Przeczytaj relację z odcinka pt. "Jak ocenić ryzyko sercowo-naczyniowe i dobrać odpowiednie leczenie hipolipemizujące u pacjenta z cukrzycą?"

W najnowszym odcinku Kardioexpressu gościem prof. Artura Mamcarza był doc. Marcin Wełnicki. Eksperci rozmawiali na temat oceny ryzyka sercowo-naczyniowego i wyborze terapii hipolipemizującej u pacjentów z cukrzycą. 

Pierwszym omawianym zagadnieniem jest cukrzyca. Jest to jedna z najczęstszych chorób przewlekłych – na świecie choruję na nią ponad 400 milionów osób. Odpowiada za około 1,5 miliona zgonów co roku. Liczba nowych przypadków tej choroby na świecie stale rośnie. Cukrzycę uznano za pierwszą niezakaźną pandemię. W Polsce choruje około 2,5 miliona osób. Liczba ta również stale rośnie. Schorzenie to odpowiada za dużą część przypadków neuropatii obwodowej i amputacji kończyn dolnych. Cukrzyca stanowi 7 przyczynę zgonów na świecie. 

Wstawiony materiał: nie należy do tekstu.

[config.mk]
export PLATFORM = sky130hd
export DESIGN_NAME = ring_report_arbiter
export DESIGN_NICKNAME = d
export VERILOG_FILES = /design/src/rtl/ring_rpt_pkg.sv /design/src/rtl/fwd_delay.sv /design/src/rtl/frame_shifter.sv /design/src/rtl/report_fsm.sv /design/src/rtl/ring_report_arbiter.sv
export SDC_FILE = /design/constraint.sdc
export NUM_CORES = 1
export LEC_CHECK = 0
export BUFFER_PORTS_ARGS = -buffer_cell sky130_fd_sc_hd__clkbuf_2
export CORE_MARGIN = 1
export CORE_UTILIZATION = 35
export CTS_CLUSTER_DIAMETER = 30
export CTS_CLUSTER_SIZE = 30
export DETAILED_ROUTE_END_ITERATION = 12
export SYNTH_ARGS = -nofsm -noshare
export SYNTH_HDL_FRONTEND = slang
export SYNTH_HIERARCHICAL = 1
export SYNTH_SLANG_ARGS = --single-unit
export TNS_END_PERCENT = 50
[constraint.sdc]
create_clock -name clk -period 1.8 [get_ports clk]
set_input_delay 0.27 -clock clk [delete_from_list [all_inputs] [get_ports clk]]
set_output_delay 0.27 -clock clk [all_outputs]
set_load 0.05 [all_outputs]
[src/rtl/ring_rpt_pkg.sv]
package ring_rpt_pkg;
    typedef enum logic [2:0] {
        ST_IDLE,
        ST_SEND,
        ST_HDR_TAIL,
        ST_MUTED,
        ST_RESOLVED
    } rpt_state_t;
endpackage

[src/rtl/fwd_delay.sv]
module fwd_delay #(
    parameter int DEPTH = 8
) (
    input  logic clk,
    input  logic rst_n,
    input  logic din,
    output logic dout
);
    logic [DEPTH-1:0] stage_q;

    generate
        for (genvar i = 0; i < DEPTH; i++) begin : g_stage
            if (i == 0) begin : g_first
                always_ff @(posedge clk) begin
                    if (!rst_n) stage_q[i] <= 1'b0;
                    else        stage_q[i] <= din;
                end
            end else begin : g_next
                always_ff @(posedge clk) begin
                    if (!rst_n) stage_q[i] <= 1'b0;
                    else        stage_q[i] <= stage_q[i-1];
                end
            end
        end
    endgenerate

    assign dout = stage_q[DEPTH-1];
endmodule

[src/rtl/frame_shifter.sv]
module frame_shifter #(
    parameter int                    FRAME_BITS = 50,
    parameter logic [FRAME_BITS-1:0] FRAME_PAT  = 50'h2A5C3F0E19B47,
    localparam int                   CW         = $clog2(FRAME_BITS)
) (
    input  logic          clk,
    input  logic          rst_n,
    input  logic          load,
    input  logic          shift,
    output logic          bit_o,
    output logic [CW-1:0] cnt_o
);
    localparam logic [CW-1:0] LAST = CW'(FRAME_BITS - 1);

    logic [FRAME_BITS-1:0] sh_q;
    logic [CW-1:0]         cnt_q;

    always_ff @(posedge clk) begin
        if (!rst_n) begin
            sh_q  <= FRAME_PAT;
            cnt_q <= '0;
        end else if (load) begin
            sh_q  <= FRAME_PAT;
            cnt_q <= '0;
        end else if (shift) begin
            sh_q  <= {sh_q[FRAME_BITS-2:0], sh_q[FRAME_BITS-1]};
            cnt_q <= (cnt_q == LAST) ? '0 : cnt_q + 1'b1;
        end
    end

    assign bit_o = sh_q[FRAME_BITS-1];
    assign cnt_o = cnt_q;

    // the bit index wraps after the last frame bit
    p_cnt_wrap_r3: assert property (@(posedge clk) disable iff (!rst_n)
        (shift && !load && cnt_q == LAST) |=> cnt_q == '0);
    p_cnt_range_r3: assert property (@(posedge clk) disable iff (!rst_n)
        cnt_q <= LAST);
endmodule

[src/rtl/report_fsm.sv]
module report_fsm
    import ring_rpt_pkg::*;
#(
    parameter int  FRAME_BITS = 50,
    parameter int  HDR_BITS   = 10,
    localparam int CW         = $clog2(FRAME_BITS)
) (
    input  logic          clk,
    input  logic          rst_n,
    input  logic          alert_i,
    input  logic          rpt_det_i,
    input  logic          ack_det_i,
    input  logic          mr_det_i,
    input  logic [CW-1:0] cnt_i,
    output rpt_state_t    state_o,
    output logic          load_o,
    output logic          shift_o,
    output logic          reconfig_o,
    output logic          shutdown_o
);
    localparam logic [CW-1:0] HDR_LAST = CW'(HDR_BITS - 1);

    rpt_state_t state_q, state_d;
    logic       rec_d, shut_d;
    logic       rec_q, shut_q;

    always_ff @(posedge clk) begin
        if (!rst_n) begin
            state_q <= ST_IDLE;
            rec_q   <= 1'b0;
            shut_q  <= 1'b0;
        end else begin
            state_q <= state_d;
            rec_q   <= rec_d;
            shut_q  <= shut_d;
        end
    end

    always_comb begin
        state_d = state_q;
        rec_d   = 1'b0;
        shut_d  = 1'b0;
        if (mr_det_i) begin
            state_d = ST_RESOLVED;
            shut_d  = 1'b1;
        end else if (ack_det_i && (state_q == ST_SEND || state_q == ST_HDR_TAIL
                                   || state_q == ST_MUTED)) begin
            state_d = ST_RESOLVED;
            rec_d   = 1'b1;
        end else begin
            unique case (state_q)
                ST_IDLE: begin
                    if (rpt_det_i)    state_d = ST_MUTED;
                    else if (alert_i) state_d = ST_SEND;
                end
                ST_SEND: begin
                    if (rpt_det_i)
                        state_d = (cnt_i < HDR_LAST) ? ST_HDR_TAIL : ST_MUTED;
                end
                ST_HDR_TAIL: begin
                    if (cnt_i == HDR_LAST) state_d = ST_MUTED;
                end
                ST_MUTED: state_d = ST_MUTED;
                ST_RESOLVED: begin
                    if (!alert_i) state_d = ST_IDLE;
                end
                default: state_d = ST_IDLE;
            endcase
        end
    end

    always_comb begin
        load_o     = (state_q == ST_IDLE) && (state_d == ST_SEND);
        shift_o    = (state_q == ST_SEND) || (state_q == ST_HDR_TAIL);
        reconfig_o = rec_q;
        shutdown_o = shut_q;
        state_o    = state_q;
    end

    // master reset always leads to a shutdown pulse
    p_mr_shutdown_r9: assert property (@(posedge clk) disable iff (!rst_n)
        mr_det_i |=> (shutdown_o && !reconfig_o));
    // acknowledge while involved leads to a reconfigure pulse
    p_ack_reconfig_r8: assert property (@(posedge clk) disable iff (!rst_n)
        (ack_det_i && !mr_det_i && (state_q == ST_MUTED || state_q == ST_SEND
                                    || state_q == ST_HDR_TAIL)) |=> reconfig_o);
    // the mute flag holds until the master answers
    p_muted_holds_r7: assert property (@(posedge clk) disable iff (!rst_n)
        (state_q == ST_MUTED && !ack_det_i && !mr_det_i) |=> state_q == ST_MUTED);
    // header completion never runs past the header
    p_tail_in_hdr_r5: assert property (@(posedge clk) disable iff (!rst_n)
        state_q == ST_HDR_TAIL |-> cnt_i <= HDR_LAST);
    // alert in idle starts a report
    p_alert_starts_r2: assert property (@(posedge clk) disable iff (!rst_n)
        (state_q == ST_IDLE && alert_i && !rpt_det_i && !mr_det_i)
        |=> (state_q == ST_SEND && cnt_i == '0));
    // no pulses outside an answer, and never both
    p_cmd_excl_r10: assert property (@(posedge clk) disable iff (!rst_n)
        !(reconfig_o && shutdown_o));
    p_no_rearm_r10: assert property (@(posedge clk) disable iff (!rst_n)
        (state_q == ST_RESOLVED && alert_i) |=> state_q != ST_SEND);
endmodule

[src/rtl/ring_report_arbiter.sv]
module ring_report_arbiter
    import ring_rpt_pkg::*;
#(
    parameter int                    FRAME_BITS = 50,
    parameter int                    HDR_BITS   = 10,
    parameter int                    FWD_DEPTH  = 8,
    parameter logic [FRAME_BITS-1:0] FRAME_PAT  = 50'h2A5C3F0E19B47
) (
    input  logic clk,
    input  logic rst_n,
    input  logic alert_i,
    input  logic rx_bit_i,
    input  logic rpt_det_i,
    input  logic ack_det_i,
    input  logic mr_det_i,
    output logic tx_bit_o,
    output logic reconfig_o,
    output logic shutdown_o
);
    localparam int CW = $clog2(FRAME_BITS);

    rpt_state_t    state;
    logic          load, shift, frame_bit, fwd_bit, own_active;
    logic [CW-1:0] cnt;

    fwd_delay #(.DEPTH(FWD_DEPTH)) u_delay (
        .clk  (clk),
        .rst_n(rst_n),
        .din  (rx_bit_i),
        .dout (fwd_bit)
    );

    frame_shifter #(.FRAME_BITS(FRAME_BITS), .FRAME_PAT(FRAME_PAT)) u_frame (
        .clk  (clk),
        .rst_n(rst_n),
        .load (load),
        .shift(shift),
        .bit_o(frame_bit),
        .cnt_o(cnt)
    );

    report_fsm #(.FRAME_BITS(FRAME_BITS), .HDR_BITS(HDR_BITS)) u_fsm (
        .clk       (clk),
        .rst_n     (rst_n),
        .alert_i   (alert_i),
        .rpt_det_i (rpt_det_i),
        .ack_det_i (ack_det_i),
        .mr_det_i  (mr_det_i),
        .cnt_i     (cnt),
        .state_o   (state),
        .load_o    (load),
        .shift_o   (shift),
        .reconfig_o(reconfig_o),
        .shutdown_o(shutdown_o)
    );

    assign own_active = (state == ST_SEND) || (state == ST_HDR_TAIL);
    assign tx_bit_o   = own_active ? frame_bit : fwd_bit;
endmodule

Hipercholesterolemia jest stwierdzana u około 60-80% populacji osób dorosłych w Polsce. Średnie stężenie cholesterolu całkowitego i LDL to odpowiednio 220 mg/dl i 130 mg/dl. Docelowe wartości cholesterolu LDL i non-HDL są zależne od ryzyka sercowo-naczyniowego u pacjenta – im jest ono wyższe, tym do niższych wartości cholesterolu dążymy. 

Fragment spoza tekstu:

[src/rtl/ber_stat_pkg.sv]
package ber_stat_pkg;
  localparam int ST_W = 5;
  typedef enum int unsigned {
    ST_LOS  = 0,
    ST_ERR  = 1,
    ST_BOVF = 2,
    ST_EOVF = 3,
    ST_SYNC = 4
  } st_idx_e;
endpackage

[src/rtl/ber_latch_edge.sv]
module ber_latch_edge (
  input  logic clk_i,
  input  logic rst_ni,
  input  logic pin_i,
  input  logic ctl_i,
  output logic edge_o
);
  logic lvl_d, lvl_q;

  always_comb begin
    lvl_d  = pin_i | ctl_i;
    edge_o = lvl_d & ~lvl_q;
  end

  always_ff @(posedge clk_i or negedge rst_ni) begin
    if (!rst_ni) lvl_q <= 1'b0;
    else         lvl_q <= lvl_d;
  end

  // a held request level produces a single latch
  a_r3_single_edge: assert property (@(posedge clk_i) disable iff (!rst_ni)
    edge_o |=> !edge_o);
endmodule

[src/rtl/ber_count_bank.sv]
module ber_count_bank #(
  parameter int W = 32
) (
  input  logic         clk_i,
  input  logic         rst_ni,
  input  logic         inc_i,
  input  logic         latch_i,
  output logic [W-1:0] hold_o,
  output logic         wrap_o
);
  logic [W-1:0] cnt_d, cnt_q, hold_d, hold_q;
  logic         cnt_en, hold_en, at_max;

  always_comb begin
    at_max  = &cnt_q;
    cnt_en  = inc_i | latch_i;
    hold_en = latch_i;
    hold_d  = cnt_q;
    if (latch_i) begin
      cnt_d  = W'(inc_i);
      wrap_o = 1'b0;
    end else begin
      cnt_d  = cnt_q + W'(inc_i);
      wrap_o = inc_i & at_max;
    end
  end

  always_ff @(posedge clk_i or negedge rst_ni) begin
    if (!rst_ni)     cnt_q <= '0;
    else if (cnt_en) cnt_q <= cnt_d;
  end

  always_ff @(posedge clk_i or negedge rst_ni) begin
    if (!rst_ni)      hold_q <= '0;
    else if (hold_en) hold_q <= hold_d;
  end

  assign hold_o = hold_q;

  a_r5_hold_kept: assert property (@(posedge clk_i) disable iff (!rst_ni)
    !latch_i |=> $stable(hold_q));
  a_r4_fresh_interval: assert property (@(posedge clk_i) disable iff (!rst_ni)
    latch_i |=> (cnt_q <= W'(1)));
  a_r1_wrap_to_zero: assert property (@(posedge clk_i) disable iff (!rst_ni)
    wrap_o |=> (cnt_q == '0));
endmodule

[src/rtl/ber_stat_reg.sv]
module ber_stat_reg
  import ber_stat_pkg::*;
(
  input  logic            clk_i,
  input  logic            rst_ni,
  input  logic            sync_i,
  input  logic            err_ev_i,
  input  logic            bwrap_i,
  input  logic            ewrap_i,
  input  logic            latch_i,
  input  logic            rd_i,
  input  logic [ST_W-1:0] mask_i,
  output logic [ST_W-1:0] stat_o,
  output logic            irq_o
);
  logic [ST_W-1:0] stat_d, stat_q;
  logic            los_ev;

  always_comb begin
    los_ev          = stat_q[ST_SYNC] & ~sync_i;
    stat_d          = stat_q;
    stat_d[ST_LOS]  = (stat_q[ST_LOS]  & ~rd_i)    | los_ev;
    stat_d[ST_ERR]  = (stat_q[ST_ERR]  & ~rd_i)    | err_ev_i;
    stat_d[ST_BOVF] = (stat_q[ST_BOVF] & ~latch_i) | bwrap_i;
    stat_d[ST_EOVF] = (stat_q[ST_EOVF] & ~latch_i) | ewrap_i;
    stat_d[ST_SYNC] = sync_i;
  end

  always_ff @(posedge clk_i or negedge rst_ni) begin
    if (!rst_ni) stat_q <= '0;
    else         stat_q <= stat_d;
  end

  assign stat_o = stat_q;
  assign irq_o  = |(stat_q & mask_i);

  a_r7_err_sticky: assert property (@(posedge clk_i) disable iff (!rst_ni)
    (stat_q[ST_ERR] && !rd_i) |=> stat_q[ST_ERR]);
  a_r7_event_wins: assert property (@(posedge clk_i) disable iff (!rst_ni)
    err_ev_i |=> stat_q[ST_ERR]);
  a_r6_ovf_holds: assert property (@(posedge clk_i) disable iff (!rst_ni)
    (stat_q[ST_BOVF] && !latch_i) |=> stat_q[ST_BOVF]);
  a_r8_sync_drop: assert property (@(posedge clk_i) disable iff (!rst_ni)
    !sync_i |=> !stat_q[ST_SYNC]);
  a_r9_masked_quiet: assert property (@(posedge clk_i) disable iff (!rst_ni)
    (mask_i == '0) |-> !irq_o);
endmodule

[src/rtl/ber_stat_core.sv]
module ber_stat_core
  import ber_stat_pkg::*;
#(
  parameter int CNT_W = 32
) (
  input  logic             clk_i,
  input  logic             rst_ni,
  input  logic             bit_vld_i,
  input  logic             err_i,
  input  logic             sync_i,
  input  logic             lat_pin_i,
  input  logic             lat_ctl_i,
  input  logic [ST_W-1:0]  irq_mask_i,
  input  logic             stat_rd_i,
  output logic [CNT_W-1:0] bit_hold_o,
  output logic [CNT_W-1:0] err_hold_o,
  output logic [ST_W-1:0]  stat_o,
  output logic             irq_o
);
  logic latch_w, err_ev_w, bwrap_w, ewrap_w;

  assign err_ev_w = bit_vld_i & err_i;

  ber_latch_edge u_edge (
    .clk_i  (clk_i),
    .rst_ni (rst_ni),
    .pin_i  (lat_pin_i),
    .ctl_i  (lat_ctl_i),
    .edge_o (latch_w)
  );

  ber_count_bank #(.W(CNT_W)) u_bits (
    .clk_i   (clk_i),
    .rst_ni  (rst_ni),
    .inc_i   (bit_vld_i),
    .latch_i (latch_w),
    .hold_o  (bit_hold_o),
    .wrap_o  (bwrap_w)
  );

  ber_count_bank #(.W(CNT_W)) u_errs (
    .clk_i   (clk_i),
    .rst_ni  (rst_ni),
    .inc_i   (err_ev_w),
    .latch_i (latch_w),
    .hold_o  (err_hold_o),
    .wrap_o  (ewrap_w)
  );

  ber_stat_reg u_stat (
    .clk_i    (clk_i),
    .rst_ni   (rst_ni),
    .sync_i   (sync_i),
    .err_ev_i (err_ev_w),
    .bwrap_i  (bwrap_w),
    .ewrap_i  (ewrap_w),
    .latch_i  (latch_w),
    .rd_i     (stat_rd_i),
    .mask_i   (irq_mask_i),
    .stat_o   (stat_o),
    .irq_o    (irq_o)
  );

  // an error wrap needs a qualified error in the same cycle
  a_r2_err_wrap_qualified: assert property (@(posedge clk_i) disable iff (!rst_ni)
    ewrap_w |-> bit_vld_i);
endmodule

[config.mk]
export PLATFORM = sky130hd
export DESIGN_NAME = ber_stat_core
export DESIGN_NICKNAME = d
export VERILOG_FILES = /design/src/rtl/ber_stat_pkg.sv /design/src/rtl/ber_latch_edge.sv /design/src/rtl/ber_count_bank.sv /design/src/rtl/ber_stat_reg.sv /design/src/rtl/ber_stat_core.sv
export SDC_FILE = /design/constraint.sdc
export NUM_CORES = 1
export LEC_CHECK = 0
export ABC_AREA = 1
export BUFFER_PORTS_ARGS = -buffer_cell sky130_fd_sc_hd__clkbuf_2
export CORE_ASPECT_RATIO = 1.1
export CORE_MARGIN = 3
export CORE_UTILIZATION = 30
export DETAILED_ROUTE_END_ITERATION = 8
export GPL_TIMING_DRIVEN = 0
export SLEW_MARGIN = 25
export SYNTH_ARGS = -nofsm -noshare
export SYNTH_HDL_FRONTEND = slang
export SYNTH_HIERARCHICAL = 1
export SYNTH_SLANG_ARGS = --single-unit
[constraint.sdc]
create_clock -name clk_i -period 3.05 [get_ports clk_i]
set_input_delay 0.1525 -clock clk_i [delete_from_list [all_inputs] [get_ports clk_i]]
set_output_delay 0.1525 -clock clk_i [all_outputs]
set_load 0.02 [all_outputs]
==> key figures <==
STA
  • Unrepaired setup endpoints after global routing: false
  • Setup TNS Final: 0 ns
  • Slew Limit Fails: 0
  • Slew Limit Headroom: 35.2%
  • Clock skew: 0.00878 ns
  • Fin Hold WS: 0.112 ns
  • Highest clock rate: 0.427 GHz
  • PnR worst setup slack: 0.708 ns
  • Setup-failing EPs final: 0
  • Worst-margin pin slew: 0.969 ns
  • Hold Violations, Final: 0
  • Fin crit share: 76.8%
  • Time the final worst path needs with I/O delays and setup: 2.34 ns

Layout
  • Layout Area Growth over Synthesis: 21.6%
  • Highest-count cells in the layout ignoring fill and taps: sky130_fd_sc_hd__nand2_1, sky130_fd_sc_hd__dfrtp_1, sky130_fd_sc_hd__nor2_1, sky130_fd_sc_hd__inv_1, sky130_fd_sc_hd__clkbuf_2
  • Number of nets in the layout: 963
  • Final std cells w/o fill: 1243
  • Fraction of final layout cells sized beyond drive strength 1: 15.0%
  • Most common library cell in the layout ignoring fill and taps: sky130_fd_sc_hd__nand2_1
  • Number of filler cells placed in the layout: 2207
  • N_diodes: 0

Placement
  • Gpl congestion: 0.876
  • Worst slack, placed: 0.728 ns
  • PortBufs: 82
  • Placed Instances: 1207
  • Dpl hpwl: 12400 µm

Die
  • Top-level I/O count: 83
  • Total number of placement rows: 55
  • Starting utilization of the core area: 30.9%
  • Chip width: 146 µm
  • Core outline area: 20900 µm²
  • Area of the die: 23300 µm²
  • Height of the die: 160 µm

Critical path
  • Crit. End Element: register
  • Critical Path RT: 3.34 ns
  • Crit path max fanout: 10
  • Category of the worst setup path launch point: primary input
  • Arrival time at the worst endpoint: 2.63 ns
  • Critical Setup Path Class: in -> reg

Yosys
  • Post-synthesis instance area: 6440 µm²
  • Share of synthesized area occupied by flip-flops and latches: 52.1%
  • Average footprint of a synthesized cell: 7.68 µm²
  • Count of cell types in the netlist: 26
  • Synthesized netlist cell count: 839
  • Synthesized Nets: 856
  • Number of synthesis warnings: 6
  • Yosys reg bits: 134

CTS
  • Clock buffers created by TritonCTS: 17
  • Number of levels the H-tree was split into: 4
  • Clock sink total: 134
  • CTS tree: done
  • Post-CTS setup buffer count: 0
  • Library cell used as clock root buffer: sky130_fd_sc_hd__clkbuf_16
  • Maximum root-to-sink buffer count: 2
  • Number of gates given a new drive strength after cts: 0
  • Source-to-sink clock delay at the later pin of the worst-skew pair: 0.41 ns
  • Count of hold buffers inserted by post-cts repair: 5
  • CTS clock-pin slew for the worst setup and hold paths: 0.05 ns

Job
  • Maxcap violations: 0

Outcome
  • Status: finished clean

Min path
  • Worst hold path class: in -> reg

Drt
  • Violation count after the first detailed-routing iteration: 391
  • Routed Antenna Nets: 0
  • Number of vias after detailed routing: 5557
  • Post-DR vias/cell: 4.47
  • Total wire length after detailed routing: 16900 µm
  • Detailed-route DRC error count: 0
  • Initial DRT Pass Iterations: 5
  • Routed wire length per instance: 13.6 µm

Global route
  • Largest net degree at the start of global routing: 74
  • First-pass GRT wire length: 28400 µm
  • Gr ovfl total: 0
  • Antenna violations before repair: 0
  • Overall Global Routing Usage: 15.1%
  • Number of global-route vias before repair: 5583

Power
  • Leakage power total: 3.95 nW
  • Maximum resistive drop on vdd: 0.000363 V
  • Power density over the cells: 501 nW/µm²
[flip-flops by register name, indices dropped and copies added, names as in the netlist]
name / flops
u_bits/cnt_q: 32
u_bits/hold_o: 32
u_errs/cnt_q: 32
u_errs/hold_o: 32
u_stat/stat_o: 5
u_edge/lvl_q: 1
[stage by stage]
stage               total power [mW]  util (%)  area (µm²)
floorplan                       1.97         -        6440
global placement                2.08      34.6        7210
detailed placement              2.09      34.7        7240
CTS                             3.99      37.6        7830
global route                    4.09      37.6        7830
finish                          3.93      37.6        7830
[critical path: stages]
cell and delay (ns):
sky130_fd_sc_hd__dlygate4sd3_1 0.53, sky130_fd_sc_hd__clkbuf_2 0.11, sky130_fd_sc_hd__nor2_2 0.04, sky130_fd_sc_hd__nor2_1 0.72, sky130_fd_sc_hd__inv_1 0.28, sky130_fd_sc_hd__buf_2 0.28
sky130_fd_sc_hd__clkbuf_1 0.30, sky130_fd_sc_hd__nand3_1 0.16, sky130_fd_sc_hd__nand2_1 0.06
[power breakdown]
part / switching (mW) / total (mW) / internal [mW]
Combinational: 0.158 / 0.221 / 0.0624
Sequential: 0.0293 / 1.84 / 1.81
Clock: 0.733 / 1.87 / 1.13
Total: 0.920 / 3.93 / 3.01
[path summary, 6_finish.rpt]
kind | slack [ns] | from | cells past startpoint | endpoint
max in group asynchronous | 2.03 | rst_ni | 3 | u_bits/cnt_q[28]
worst min register to register | 0.47 | u_errs/hold_o[21] | 2 | u_errs/hold_o[21]
min in group asynchronous | 0.28 | rst_ni | 2 | u_errs/cnt_q[9]
worst max-delay path | 0.71 | lat_pin_i | 9 | u_errs/cnt_q[0]
worst max register to register | 0.74 | u_edge/lvl_q | 6 | u_errs/cnt_q[0]
worst min-delay path | 0.11 | bit_vld_i | 3 | u_bits/cnt_q[0]
[layer usage]
metal | part of all wire [%] | vias to the layer above | global-route usage, %
met2 | 51 | 121 | 27.2
li1 | - | 2842 | -
met3 | 4.2 | 19 | 3.43
met1 | 43 | 2575 | 18.0
met4 | 1.5 | 0 | 4.19
met5 | 0 | - | 0
[cell families after synthesis]
kind of cell | after synthesis | synth area share [%]
simple gates | 506 | 33.4
flops | 134 | 52.1
buf+inv | 105 | 6.51
compound gates | 90 | 7.28
fa+ha+maj | 4 | 0.777
[cells in the mapped netlist (all sizes together)]
library cell  number  area (µm²)
buf                8        55.1
nor3b              4        30.0
o21bai             3        22.5
nand2            311        1210
o22ai              1        6.26
nor2             135         599
nand3             38         210
nor3               8        40.0
clkbuf            12        45.0
a211oi             4        30.0
and3               2        12.5
o21ai             50         250
nand4              8        50.1
dfrtp            134        3350
ha                 4        50.1
a21oi             32         160
inv               85         319
[layout make-up]
type | instances | area [µm²] | area share [%]
clock buffers | 23 | 458 | 5.85
plain buffers | 20 | 100 | 1.28
flip-flops and latches | 134 | 3350 | 42.8
clock inverters | 8 | 77.6 | 0.991
multi-input cells | 600 | 2670 | 34.1
well taps | 285 | 357 | 4.55
inverters | 85 | 319 | 4.07
repair buffers | 88 | 497 | 6.34
Note: power is estimated with default switching activity, not from simulation.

Pacjent z cukrzycą typu 2 to szczególny przypadek kliniczny. W wytycznych ESC z 2021 roku dawano lekarzom więcej czasu na osiągnięcie docelowych wartości cholesterolu u pacjentów z cukrzycą typu 2. W zależności od obecności lub braku chorób układu sercowo-naczyniowego i powikłań narządowych (zwłaszcza przewlekłej choroby nerek), pacjenta zalicza się grupy umiarkowanego lub wysokiego ryzyka sercowo-naczyniowego. W przypadku umiarkowanego ryzyka należy dążyć do poziomu LDL poniżej 100 mg/dl. W ryzyku wysokim należy osiągnąć LDL poniżej 70 mg/dl a przy bardzo wysokim ryzyku 55 mg/dl. W tych wytycznych cele terapeutyczne powinno osiągnąć się w ciągu 3 miesięcy terapii. W przypadku braku skuteczności należy przejść do drugiego etapu i zmodyfikować leczenie. Minusem takiego podejścia było wydłużanie się czasu do osiągnięcia celów terapeutycznych. 

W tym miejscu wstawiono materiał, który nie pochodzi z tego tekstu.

<file path="src/rtl/keygate_clk_regs.sv">
module keygate_clk_regs #(
  parameter int WIN_LEN  = 32,
  parameter logic [7:0] KEY_OPEN = 8'h98,
  parameter logic [7:0] KEY_SHUT = 8'hAB
) (
  input  logic       clk,
  input  logic       rst_n,
  input  logic       wr_en,
  input  logic [1:0] addr,
  input  logic [7:0] wdata,
  output logic [7:0] rdata,
  input  logic       pll_lock_in,
  output logic       win_open,
  output logic [1:0] osc_src,
  output logic       osc_pd,
  output logic       osc_disc,
  output logic [3:0] pll_ndiv,
  output logic       pll_bypass,
  output logic [1:0] out_div,
  output logic       relock
);
  localparam int CW = $clog2(WIN_LEN + 1);
  localparam logic [CW-1:0] WIN_INIT = CW'(WIN_LEN);
  localparam logic [1:0] A_KEY = 2'd0, A_OSC = 2'd1, A_PLL = 2'd2, A_DIV = 2'd3;
  localparam logic [7:0] OSC_WR = 8'h9F, OSC_PROT = 8'h13, OSC_RST = 8'h10;
  localparam logic [7:0] PLL_WR = 8'hFC, PLL_PROT = 8'hF0, PLL_RST = 8'h04;
  localparam logic [7:0] DIV_WR = 8'hFF, DIV_PROT = 8'h30, DIV_RST = 8'h00;

  logic [CW-1:0] cnt_q;
  logic [7:0] osc_q, pll_q, div_q;

  wire key_wr  = wr_en && addr == A_KEY;
  wire do_open = key_wr && wdata == KEY_OPEN;
  wire do_shut = key_wr && wdata == KEY_SHUT;

  assign win_open = cnt_q != '0;

  wire [7:0] osc_m = OSC_WR & (win_open ? 8'hFF : ~OSC_PROT);
  wire [7:0] pll_m = PLL_WR & (win_open ? 8'hFF : ~PLL_PROT);
  wire [7:0] div_m = DIV_WR & (win_open ? 8'hFF : ~DIV_PROT);

  always_ff @(posedge clk or negedge rst_n) begin
    if (!rst_n) cnt_q <= '0;
    else if (do_open) cnt_q <= WIN_INIT;
    else if (do_shut) cnt_q <= '0;
    else if (win_open) cnt_q <= cnt_q - 1'b1;
  end

  always_ff @(posedge clk or negedge rst_n) begin
    if (!rst_n) begin
      osc_q  <= OSC_RST;
      pll_q  <= PLL_RST;
      div_q  <= DIV_RST;
      relock <= 1'b0;
    end else begin
      relock <= wr_en && addr == A_PLL && wdata[1];
      if (wr_en && addr == A_OSC) osc_q <= (osc_q & ~osc_m) | (wdata & osc_m);
      if (wr_en && addr == A_PLL) pll_q <= (pll_q & ~pll_m) | (wdata & pll_m);
      if (wr_en && addr == A_DIV) div_q <= (div_q & ~div_m) | (wdata & div_m);
    end
  end

  assign osc_src    = osc_q[1:0];
  assign osc_pd     = osc_q[4];
  assign pll_ndiv   = pll_q[7:4];
  assign pll_bypass = pll_q[3];
  assign osc_disc   = pll_q[2];
  assign out_div    = div_q[5:4];

  always_comb begin
    case (addr)
      A_KEY:   rdata = {7'b0, win_open};
      A_OSC:   rdata = osc_q;
      A_PLL:   rdata = {pll_q[7:2], 1'b0, pll_lock_in};
      default: rdata = div_q;
    endcase
  end

  assert_unlock_opens_R2: assert property (@(posedge clk) disable iff (!rst_n)
    do_open |=> win_open);
  assert_lock_closes_R4: assert property (@(posedge clk) disable iff (!rst_n)
    do_shut |=> !win_open);
  assert_stay_closed_R5: assert property (@(posedge clk) disable iff (!rst_n)
    (!win_open && !do_open) |=> !win_open);
  assert_ndiv_guarded_R6: assert property (@(posedge clk) disable iff (!rst_n)
    !win_open |=> $stable(pll_ndiv));
  assert_src_guarded_R6: assert property (@(posedge clk) disable iff (!rst_n)
    !win_open |=> ($stable(osc_src) && $stable(osc_pd) && $stable(out_div)));
  assert_relock_pulse_R9: assert property (@(posedge clk) disable iff (!rst_n)
    relock |=> !relock || $past(wr_en));
endmodule

</file>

W najnowszych wytycznych ESC z 2023 poruszono kwestie leczenia chorób sercowo-naczyniowych u pacjentów z cukrzycą. Wprowadzono w nich skalę oceny SCORE2-Diabetes, która zakłada jednostopniowe podejście do leczenia. Pacjent z powikłaniami narządowymi lub chorobami sercowo-naczyniowymi jest zaliczany do grupy bardzo wysokiego ryzyka. Jednakże jeżeli ich nie ma, to wówczas stosuje się tę skale, która ocenia 10 letnie ryzyko wystąpienia incydentu sercowo-naczyniowego zakończonego lub niezakończonego zgonem u pacjenta z cukrzycą typu 2. Dodatkowymi danymi które się uwzględnia to wiek w chwili rozpoznania cukrzycy, aktualny wiek, wartości hemoglobiny glikowanej i stężenia cholesterolu HDL i LDL. Skala SCORE2-Diabetes daje szanse na doprecyzowanie ryzyka sercowo-naczyniowego i uniknięcie niedoszacowania ryzyka. 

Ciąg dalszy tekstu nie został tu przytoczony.